Within those 140+ people, there are 8 small groups that are made up of folks in their early-20′s to mid-30′s looking for an opportunity to connect and serve and to experience community in a whole new way. It is nothing short of amazing. This particular model is quite the anomaly as far as “small groups” go and was NOT by design, but very much just “happened” somewhere along the last several months.
For the past 7-8 months, our group has been officially called the “young professionals”, a somewhat nebulous name that wasn’t very clear as to exactly who we are as a group. Several weeks ago, Wes, Ben and I began talking about the idea of giving the group an actual name that would help to define its actual identity and point to who we were. We landed on the name “Stretch”. Here’s why…
A few of the definitions of the word ‘stretch’ are:
make great demands on the capacity or resources of
cause to make maximum use of talents or abilities
straighten or extend one’s body or a part of one’s body to it’s full length
The cool thing is, those things are happening within our group in a variety of ways, and it’s incredible to see.
Here’s what Stretch means to us as a group:
It speaks to our age group being very much in the “stretch” between life phases.
It points to the opportunity for your life be stretched and changed through service and community like never before.
It speaks to the growth that happens in the space between moving FROM one thing, TO another.
It says our group is not just the cool Sunday night hang, but something that will deepen your life and put new demands on your capacity for community, faith and service.
It speaks to creating capacity for your life in the “space between”
So last night marked a milestone and the beginning of a new chapter for our “not so small” community group as we officially renamed the group “Stretch”, cast the vision for what it meant, unveiled our new logo and showed this video we put together to communicate the concept even more.
It is such an honor to do life and serve next to Wes and Ben in co-leading this incredible group of people. God has done amazing things through us and every single bit of it has been in spite of us and not because of any of us, but because He has a greater purpose and agenda than any of us could accomplish on our own. The folks in the group are incredible and are so hungry to build deep community and be the hands and feet of Christ.

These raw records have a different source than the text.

## src/rtl/gcse_pkg.sv

```systemverilog
// ----------------------------------------------------------------------------
// gcse_pkg
// shared widths, tap indexes and pipeline sideband for the subpixel edge block
// ----------------------------------------------------------------------------
package gcse_pkg;

    localparam int GRAD_W = 9;
    localparam int TAPS   = 5;
    localparam int SUM_W  = 12;
    localparam int MAG_W  = 11;
    localparam int OUT_W  = 11;

    localparam int TAP_M2 = 0;
    localparam int TAP_M1 = 1;
    localparam int TAP_C  = 2;
    localparam int TAP_P1 = 3;
    localparam int TAP_P2 = 4;

    typedef logic signed [GRAD_W-1:0] grad_t;
    typedef logic [TAPS-1:0][GRAD_W-1:0] grad_vec_t;

    typedef struct packed {
        logic vertical;
        logic dzero;
        logic neg;
        logic ovf;
    } gcse_side_t;

endpackage

```

## src/rtl/gcse_front.sv

```systemverilog
// ----------------------------------------------------------------------------
// gcse_front
// picks the axis and forms the weighted sums and their magnitudes
// ----------------------------------------------------------------------------
module gcse_front
    import gcse_pkg::*;
#(
    parameter int HALF_WINDOW = 2
)
(
    input  logic               clk,
    input  logic               rst_n,
    input  logic               in_valid,
    input  grad_vec_t          gx,
    input  grad_vec_t          gy,
    input  logic               adv_dn,
    output logic               adv,
    output logic               v,
    output logic [MAG_W-1:0]   an,
    output logic [MAG_W-1:0]   ad,
    output gcse_side_t         side
);

    localparam bit USE_OUTER = (HALF_WINDOW >= 2);

    logic                     v_reg;
    logic [MAG_W-1:0]         an_reg, an_next;
    logic [MAG_W-1:0]         ad_reg, ad_next;
    gcse_side_t               side_reg, side_next;

    logic signed [GRAD_W:0]   cx, cy;
    logic [GRAD_W:0]          agx, agy;
    logic                     vertical;
    logic signed [SUM_W-1:0]  ge [TAPS];
    logic signed [SUM_W-1:0]  num, den, num_abs, den_abs;

    assign adv = !v_reg || adv_dn;

    always_comb
    begin
        cx       = (GRAD_W+1)'(signed'(gx[TAP_C]));
        cy       = (GRAD_W+1)'(signed'(gy[TAP_C]));
        agx      = cx[GRAD_W] ? (GRAD_W+1)'(-cx) : (GRAD_W+1)'(cx);
        agy      = cy[GRAD_W] ? (GRAD_W+1)'(-cy) : (GRAD_W+1)'(cy);
        vertical = agy > agx;
        for (int i = 0; i < TAPS; i++)
        begin
            ge[i] = vertical ? SUM_W'(signed'(gy[i])) : SUM_W'(signed'(gx[i]));
        end
        num = ge[TAP_P1] - ge[TAP_M1];
        den = ge[TAP_M1] + ge[TAP_C] + ge[TAP_P1];
        if (USE_OUTER)
        begin
            num = num + ((ge[TAP_P2] - ge[TAP_M2]) <<< 1);
            den = den + ge[TAP_M2] + ge[TAP_P2];
        end
        num_abs = num[SUM_W-1] ? -num : num;
        den_abs = den[SUM_W-1] ? -den : den;
        an_next = num_abs[MAG_W-1:0];
        ad_next = den_abs[MAG_W-1:0];
        side_next.vertical = vertical;
        side_next.dzero    = (den == '0);
        side_next.neg      = num[SUM_W-1] ^ den[SUM_W-1];
        side_next.ovf      = 1'b0;
    end

    always_ff @(posedge clk or negedge rst_n)
    begin
        if (!rst_n)
        begin
            v_reg <= 1'b0;
        end
        else if (adv)
        begin
            v_reg <= in_valid;
        end
    end

    always_ff @(posedge clk)
    begin
        if (adv)
        begin
            an_reg   <= an_next;
            ad_reg   <= ad_next;
            side_reg <= side_next;
        end
    end

    assign v    = v_reg;
    assign an   = an_reg;
    assign ad   = ad_reg;
    assign side = side_reg;

endmodule

```

## src/rtl/gcse_prep.sv

```systemverilog
// ----------------------------------------------------------------------------
// gcse_prep
// builds the rounded dividend and divisor and flags quotient overflow
// ----------------------------------------------------------------------------
module gcse_prep
    import gcse_pkg::*;
#(
    parameter int FRAC_BITS = 8
)
(
    input  logic                            clk,
    input  logic                            rst_n,
    input  logic                            v_in,
    input  logic [MAG_W-1:0]                an,
    input  logic [MAG_W-1:0]                ad,
    input  gcse_side_t                      side_in,
    input  logic                            adv_dn,
    output logic                            adv,
    output logic                            v_out,
    output logic [MAG_W+FRAC_BITS+3:0]      rem_out,
    output logic [MAG_W:0]                  d_out,
    output gcse_side_t                      side_out
);

    localparam int QB = FRAC_BITS + 3;
    localparam int NW = MAG_W + FRAC_BITS + 4;

    logic              v_reg;
    logic [NW-1:0]     rem_reg, rem_next;
    logic [MAG_W:0]    d_reg, d_next;
    gcse_side_t        side_reg, side_next;
    logic [NW-1:0]     d_top;

    assign adv = !v_reg || adv_dn;

    // dividend 2*an*2^F + ad over divisor 2*ad gives round half away from zero
    always_comb
    begin
        rem_next      = (NW'(an) << (FRAC_BITS + 1)) + NW'(ad);
        d_next        = {ad, 1'b0};
        d_top         = NW'(d_next) << QB;
        side_next     = side_in;
        side_next.ovf = (rem_next >= d_top);
    end

    always_ff @(posedge clk or negedge rst_n)
    begin
        if (!rst_n)
        begin
            v_reg <= 1'b0;
        end
        else if (adv)
        begin
            v_reg <= v_in;
        end
    end

    always_ff @(posedge clk)
    begin
        if (adv)
        begin
            rem_reg  <= rem_next;
            d_reg    <= d_next;
            side_reg <= side_next;
        end
    end

    assign v_out    = v_reg;
    assign rem_out  = rem_reg;
    assign d_out    = d_reg;
    assign side_out = side_reg;

endmodule

```

## src/rtl/gcse_cell.sv

```systemverilog
// ----------------------------------------------------------------------------
// gcse_cell
// one restoring division step, resolves one quotient bit
// ----------------------------------------------------------------------------
module gcse_cell
    import gcse_pkg::*;
#(
    parameter int FRAC_BITS = 8,
    parameter int SHIFT     = 0
)
(
    input  logic                            clk,
    input  logic                            rst_n,
    input  logic                            v_in,
    input  logic [MAG_W+FRAC_BITS+3:0]      rem_in,
    input  logic [MAG_W:0]                  d_in,
    input  logic [FRAC_BITS+2:0]            q_in,
    input  gcse_side_t                      side_in,
    input  logic                            adv_dn,
    output logic                            adv,
    output logic                            v_out,
    output logic [MAG_W+FRAC_BITS+3:0]      rem_out,
    output logic [MAG_W:0]                  d_out,
    output logic [FRAC_BITS+2:0]            q_out,
    output gcse_side_t                      side_out
);

    localparam int QB = FRAC_BITS + 3;
    localparam int NW = MAG_W + FRAC_BITS + 4;

    logic              v_reg;
    logic [NW-1:0]     rem_reg, rem_next;
    logic [MAG_W:0]    d_reg;
    logic [QB-1:0]     q_reg, q_next;
    gcse_side_t        side_reg;
    logic [NW-1:0]     d_sh;
    logic              take;

    assign adv = !v_reg || adv_dn;

    always_comb
    begin
        d_sh     = NW'(d_in) << SHIFT;
        take     = (rem_in >= d_sh);
        rem_next = take ? (rem_in - d_sh) : rem_in;
        q_next   = q_in | (QB'(take) << SHIFT);
    end

    always_ff @(posedge clk or negedge rst_n)
    begin
        if (!rst_n)
        begin
            v_reg <= 1'b0;
        end
        else if (adv)
        begin
            v_reg <= v_in;
        end
    end

    always_ff @(posedge clk)
    begin
        if (adv)
        begin
            rem_reg  <= rem_next;
            d_reg    <= d_in;
            q_reg    <= q_next;
            side_reg <= side_in;
        end
    end

    assign v_out    = v_reg;
    assign rem_out  = rem_reg;
    assign d_out    = d_reg;
    assign q_out    = q_reg;
    assign side_out = side_reg;

endmodule

```

## src/rtl/gcse_out.sv

```systemverilog
// ----------------------------------------------------------------------------
// gcse_out
// saturates and signs the quotient and holds the result transaction
// ----------------------------------------------------------------------------
module gcse_out
    import gcse_pkg::*;
#(
    parameter int HALF_WINDOW = 2,
    parameter int FRAC_BITS   = 8
)
(
    input  logic                      clk,
    input  logic                      rst_n,
    input  logic                      v_in,
    input  logic [FRAC_BITS+2:0]      q_in,
    input  gcse_side_t                side_in,
    input  logic                      out_stall,
    output logic                      adv,
    output logic                      out_valid,
    output logic [OUT_W-1:0]          offset_x,
    output logic [OUT_W-1:0]          offset_y,
    output logic                      along_column,
    output logic                      valid_res
);

    localparam int QB = FRAC_BITS + 3;
    localparam int VW = (QB + 1 > OUT_W) ? QB + 1 : OUT_W;

    logic                 v_reg;
    logic [OUT_W-1:0]     offset_x_reg, offset_x_next;
    logic [OUT_W-1:0]     offset_y_reg, offset_y_next;
    logic                 along_column_reg;
    logic                 valid_res_reg, valid_res_next;

    logic [QB-1:0]        lim, one, mag;
    logic                 sat;
    logic signed [VW-1:0] mag_ext, sval;
    logic [OUT_W-1:0]     off;

    assign adv = !v_reg || !out_stall;

    always_comb
    begin
        lim     = QB'(HALF_WINDOW) << FRAC_BITS;
        one     = QB'(1) << FRAC_BITS;
        sat     = side_in.ovf || (q_in > lim);
        mag     = sat ? lim : q_in;
        mag_ext = signed'(VW'(mag));
        sval    = side_in.neg ? -mag_ext : mag_ext;
        off     = side_in.dzero ? '0 : sval[OUT_W-1:0];
        offset_x_next  = side_in.vertical ? '0 : off;
        offset_y_next  = side_in.vertical ? off : '0;
        valid_res_next = !side_in.dzero && !sat && (mag < one);
    end

    always_ff @(posedge clk or negedge rst_n)
    begin
        if (!rst_n)
        begin
            v_reg <= 1'b0;
        end
        else if (adv)
        begin
            v_reg <= v_in;
        end
    end

    always_ff @(posedge clk)
    begin
        if (adv)
        begin
            offset_x_reg     <= offset_x_next;
            offset_y_reg     <= offset_y_next;
            along_column_reg <= side_in.vertical;
            valid_res_reg    <= valid_res_next;
        end
    end

    assign out_valid    = v_reg;
    assign offset_x     = offset_x_reg;
    assign offset_y     = offset_y_reg;
    assign along_column = along_column_reg;
    assign valid_res    = valid_res_reg;

endmodule

```

## src/rtl/gradient_centroid_subpixel_edge.sv

```systemverilog
// a transaction passes the registered front, prep, division cell and output stages in that order
// throughput: one transaction per cycle while out_stall is low; each stage moves when the next one is empty or moving
// the division is a chain of FRAC_BITS + 3 restoring cells, one quotient bit per cell
// reset clears every stage valid bit; payload registers are not reset
// ----------------------------------------------------------------------------
// gradient_centroid_subpixel_edge
// gradient-weighted centroid refinement of one edge pixel to subpixel offsets
// ----------------------------------------------------------------------------
module gradient_centroid_subpixel_edge
    import gcse_pkg::*;
#(
    parameter int HALF_WINDOW = 2,
    parameter int FRAC_BITS   = 8
)
(
    input  logic                     clk,
    input  logic                     rst_n,
    input  logic                     in_valid,
    output logic                     in_stall,
    input  logic signed [GRAD_W-1:0] row_gx_m2,
    input  logic signed [GRAD_W-1:0] row_gx_m1,
    input  logic signed [GRAD_W-1:0] row_gx_c,
    input  logic signed [GRAD_W-1:0] row_gx_p1,
    input  logic signed [GRAD_W-1:0] row_gx_p2,
    input  logic signed [GRAD_W-1:0] col_gy_m2,
    input  logic signed [GRAD_W-1:0] col_gy_m1,
    input  logic signed [GRAD_W-1:0] col_gy_c,
    input  logic signed [GRAD_W-1:0] col_gy_p1,
    input  logic signed [GRAD_W-1:0] col_gy_p2,
    output logic                     out_valid,
    input  logic                     out_stall,
    output logic signed [OUT_W-1:0]  offset_x,
    output logic signed [OUT_W-1:0]  offset_y,
    output logic                     along_column,
    output logic                     valid_res
);

    localparam int QB = FRAC_BITS + 3;
    localparam int NW = MAG_W + FRAC_BITS + 4;

    grad_vec_t          gx, gy;
    logic               front_adv, front_v;
    logic [MAG_W-1:0]   front_an, front_ad;
    gcse_side_t         front_side;

    // index 0 is the prep stage output, index j+1 the output of cell j
    logic               c_v    [QB+1];
    logic [NW-1:0]      c_rem  [QB+1];
    logic [MAG_W:0]     c_d    [QB+1];
    logic [QB-1:0]      c_q    [QB+1];
    gcse_side_t         c_side [QB+1];
    logic               c_adv  [QB+1];
    logic               out_adv;
    logic [OUT_W-1:0]   off_x, off_y;

    assign gx = {row_gx_p2, row_gx_p1, row_gx_c, row_gx_m1, row_gx_m2};
    assign gy = {col_gy_p2, col_gy_p1, col_gy_c, col_gy_m1, col_gy_m2};
    assign in_stall = !front_adv;

    gcse_front #(
        .HALF_WINDOW (HALF_WINDOW)
    ) u_front (
        .clk      (clk),
        .rst_n    (rst_n),
        .in_valid (in_valid),
        .gx       (gx),
        .gy       (gy),
        .adv_dn   (c_adv[0]),
        .adv      (front_adv),
        .v        (front_v),
        .an       (front_an),
        .ad       (front_ad),
        .side     (front_side)
    );

    gcse_prep #(
        .FRAC_BITS (FRAC_BITS)
    ) u_prep (
        .clk      (clk),
        .rst_n    (rst_n),
        .v_in     (front_v),
        .an       (front_an),
        .ad       (front_ad),
        .side_in  (front_side),
        .adv_dn   (c_adv[1]),
        .adv      (c_adv[0]),
        .v_out    (c_v[0]),
        .rem_out  (c_rem[0]),
        .d_out    (c_d[0]),
        .side_out (c_side[0])
    );

    assign c_q[0] = '0;

    for (genvar j = 0; j < QB; j++)
    begin : g_cell
        logic adv_dn;

        assign adv_dn = (j == QB - 1) ? out_adv : c_adv[j+2 > QB ? QB : j+2];

        gcse_cell #(
            .FRAC_BITS (FRAC_BITS),
            .SHIFT     (QB - 1 - j)
        ) u_cell (
            .clk      (clk),
            .rst_n    (rst_n),
            .v_in     (c_v[j]),
            .rem_in   (c_rem[j]),
            .d_in     (c_d[j]),
            .q_in     (c_q[j]),
            .side_in  (c_side[j]),
            .adv_dn   (adv_dn),
            .adv      (c_adv[j+1]),
            .v_out    (c_v[j+1]),
            .rem_out  (c_rem[j+1]),
            .d_out    (c_d[j+1]),
            .q_out    (c_q[j+1]),
            .side_out (c_side[j+1])
        );
    end

    gcse_out #(
        .HALF_WINDOW (HALF_WINDOW),
        .FRAC_BITS   (FRAC_BITS)
    ) u_out (
        .clk          (clk),
        .rst_n        (rst_n),
        .v_in         (c_v[QB]),
        .q_in         (c_q[QB]),
        .side_in      (c_side[QB]),
        .out_stall    (out_stall),
        .adv          (out_adv),
        .out_valid    (out_valid),
        .offset_x     (off_x),
        .offset_y     (off_y),
        .along_column (along_column),
        .valid_res    (valid_res)
    );

    assign offset_x = signed'(off_x);
    assign offset_y = signed'(off_y);

endmodule

```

In his message yesterday, Pete Wilson talked about how the Gospel challenges us to be not just recipients of grace, but agents of grace, and that the Gospel does not call for reflection, but rather action. I was so excited to hear him say those things yesterday because they are so essential to the core of our DNA as “Stretch”, and should also be to the core DNA of the heart of everyone who calls themselves a follower of Christ.
I will be talking more about Stretch in the coming weeks and months, but I wanted to take a moment to share this with you all here on my blog. I hope the “Stretch” concept resonates with you and challenges you to consider ways in your own life that you could stretch and create capacity for God to work in new and greater ways in your life. You’ll never be the same.
How does the Stretch concept apply to your life right now?